Figure 2. ROC curves for machine learning models with (bottom) and without (top) ROSE-sampling. GBM, gradient boosting machine; XGBoost, extreme gradient boosting; SVM, support vector machines; RF, random forest; and GLM, generalized linear model with logit link which is logistic regression in our study.

The training times for LR, RF, and GBM were faster when compared to models based on XGBoost and SVM (see Table 2). The model training was performed using MacBook Pro14,2, four thunderbolt 3 ports with 3.1 GHz Dual-Core Intel Core i5, and 8 GB memory.
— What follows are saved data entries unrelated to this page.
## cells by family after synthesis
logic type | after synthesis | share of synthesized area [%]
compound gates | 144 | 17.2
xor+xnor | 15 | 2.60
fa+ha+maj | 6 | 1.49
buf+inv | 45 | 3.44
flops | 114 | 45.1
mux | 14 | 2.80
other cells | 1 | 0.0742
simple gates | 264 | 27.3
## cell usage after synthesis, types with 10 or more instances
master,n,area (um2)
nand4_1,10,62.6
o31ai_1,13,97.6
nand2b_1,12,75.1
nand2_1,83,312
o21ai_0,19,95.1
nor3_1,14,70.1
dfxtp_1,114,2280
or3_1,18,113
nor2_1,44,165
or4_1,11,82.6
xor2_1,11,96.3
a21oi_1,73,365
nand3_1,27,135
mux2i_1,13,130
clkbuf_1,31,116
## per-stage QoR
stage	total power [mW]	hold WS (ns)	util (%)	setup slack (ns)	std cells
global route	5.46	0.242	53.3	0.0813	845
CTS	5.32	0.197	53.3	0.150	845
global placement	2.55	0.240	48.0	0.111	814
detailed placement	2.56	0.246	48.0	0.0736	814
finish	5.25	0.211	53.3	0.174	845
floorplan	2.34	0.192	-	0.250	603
Overall, the addition of the sampling step increased the training time, while having fewer features resulted in faster training as expected.

NIHSS, Insert Indwelling Urinary Catheter, Hypercoagulable State, and Percutaneous Gastrostomy Are the Top Predictors of 30-Day Readmission

Using XGBoost in Design 2, the best predictive model, we identified the most important predictors of 30-day readmission. According to the variable importance scores for XGBoost in Design 2 (Table 3), the top 10 predictors of 30-day readmission were NIHSS above 24, insert indwelling urinary catheter, hypercoagulable state, percutaneous gastrostomy, using workers compensation as insurance, hemodialysis, overweight, cerebral arterial dissection, malnutrition, intravenous thrombolysis, and venous thrombosis.


Table 3. Variable importance scores of the XGBoost model with ROSE-sampling (Design 2).

We also reported the result of LR in the third design. In the latter, the multicollinearity was addressed by feature selection (Table 4). The odds ratios (OR), log odds, 95% CI, and P-values were reported in this table. This analysis revealed that being discharged to SNF, malignancy, and malnutrition were significantly associated with stroke readmission within 30-day (p-value < 0.0001). Also, being discharged to a rehabilitation facility and stroke severity above twelve were significantly associated with 30-day readmission at 0.001 significance level.


Table 4. Logistic regression results for predictors of 30-day readmission in ischemic stroke patients (Design 3).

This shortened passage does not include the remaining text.